In the following experiments, we apply MGDM to real medical images. Though the main challenge for medical image segmentation is the blurry and noisy source image and the low contrast between objects, MGDM renders satisfactory results as it can combine all existing forces in the level set literature. In the application to carpal bones in Fig. 6, we obtain a satisfying segmentation result with the combination of the GVF [5] external force, the region force of [23] and the curvature smoothing force of [21]. At the same time, the topology constraint prevents the carpal bones from merging [Fig. 6(c)].

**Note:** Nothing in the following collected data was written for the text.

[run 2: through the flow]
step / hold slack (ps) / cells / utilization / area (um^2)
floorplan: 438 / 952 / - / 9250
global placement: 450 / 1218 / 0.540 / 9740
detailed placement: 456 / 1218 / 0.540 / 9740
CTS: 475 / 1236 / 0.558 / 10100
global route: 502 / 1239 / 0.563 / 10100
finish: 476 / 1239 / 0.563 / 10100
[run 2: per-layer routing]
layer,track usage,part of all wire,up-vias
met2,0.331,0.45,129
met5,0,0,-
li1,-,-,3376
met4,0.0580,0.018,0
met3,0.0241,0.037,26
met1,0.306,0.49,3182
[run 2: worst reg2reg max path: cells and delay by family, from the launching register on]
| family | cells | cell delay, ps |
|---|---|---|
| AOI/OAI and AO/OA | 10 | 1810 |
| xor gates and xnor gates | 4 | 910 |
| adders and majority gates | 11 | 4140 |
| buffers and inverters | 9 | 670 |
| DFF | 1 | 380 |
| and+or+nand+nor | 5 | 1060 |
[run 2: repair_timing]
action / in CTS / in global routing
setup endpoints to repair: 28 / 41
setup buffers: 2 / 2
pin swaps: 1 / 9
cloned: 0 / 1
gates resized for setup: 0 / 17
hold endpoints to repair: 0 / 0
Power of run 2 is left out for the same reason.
[src/sv/hsv2rgb_scale.sv]
// ----------------------------------------------------------------------------
// HSV to RGB channel scale stages
// Two register stages: multiply each fraction by 17, then divide by 40000
// through a reciprocal multiply. The second stage is the output register.
// ----------------------------------------------------------------------------
module hsv2rgb_scale
    import hsv2rgb_pkg::*;
(
    input  logic       clk,
    input  logic       rst_n,
    input  logic       mix_valid,
    output logic       mix_ready,
    input  mix_t       mix,
    output logic       out_valid,
    input  logic       out_ready,
    output logic [7:0] red,
    output logic [7:0] green,
    output logic [7:0] blue
);

    logic        y_valid_reg;
    logic [23:0] y_reg  [3];
    logic [23:0] y_next [3];
    logic        y_adv;
    frac_t       frac   [3];

    logic        o_valid_reg;
    logic [7:0]  o_reg  [3];
    logic [7:0]  o_next [3];
    logic        o_adv;
    logic [48:0] o_prod [3];

    assign o_adv     = !o_valid_reg || out_ready;
    assign y_adv     = !y_valid_reg || o_adv;
    assign mix_ready = y_adv;

    assign frac[0] = mix.r;
    assign frac[1] = mix.g;
    assign frac[2] = mix.b;

    always_comb
    begin
        for (int i = 0; i < 3; i++)
        begin
            y_next[i] = 24'(frac[i]) * 24'(CH_MUL);
            o_prod[i] = 49'(y_reg[i]) * 49'(CH_RECIP);
            o_next[i] = o_prod[i][CH_SHIFT +: 8];
        end
    end

    always_ff @(posedge clk or negedge rst_n)
    begin
        if (!rst_n)
        begin
            y_valid_reg <= 1'b0;
            o_valid_reg <= 1'b0;
        end
        else
        begin
            if (y_adv)
            begin
                y_valid_reg <= mix_valid;
            end
            if (o_adv)
            begin
                o_valid_reg <= y_valid_reg;
            end
        end
    end

    always_ff @(posedge clk)
    begin
        for (int i = 0; i < 3; i++)
        begin
            if (y_adv && mix_valid)
            begin
                y_reg[i] <= y_next[i];
            end
            if (o_adv && y_valid_reg)
            begin
                o_reg[i] <= o_next[i];
            end
        end
    end

    assign out_valid = o_valid_reg;
    assign red       = o_reg[0];
    assign green     = o_reg[1];
    assign blue      = o_reg[2];

endmodule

In the segmentation example of Fig. 7, a combination of a balloon force [12] with the membership function from [16] and a curvature smoothing force [21] is used. The joint relationship between ventricles, thalamus and putamen is well maintained, and the triple points among them was dealt with well. Notice that the left and right part of the thalamus does not touch, as enlarged between their boundaries with the background in Fig. 7(c).
6. Conclusion
A novel framework to simultaneously segment multiple objects and objects with multiple compartments using level set methods was presented. MGDM guarantees no object overlap and vacuum between objects and can incorporate any existing force in the level set literature while preserving the topology of all objects and groups of objects. As well, different weights can be readily applied to the forces on different objects and on different boundaries of any object thanks to the notion of the joint part. Experiments on simulated and real images validated the framework. Future work will focus on extension to three dimensions and further application to medical images.
Acknowledgments
I gratefully acknowledge the support of Ying Bai for valuable suggestions, as well as Luminita Vese and Chunming Li for their multi-phase code.
This work is supported by NIH/NINDS grant R01 NS56307.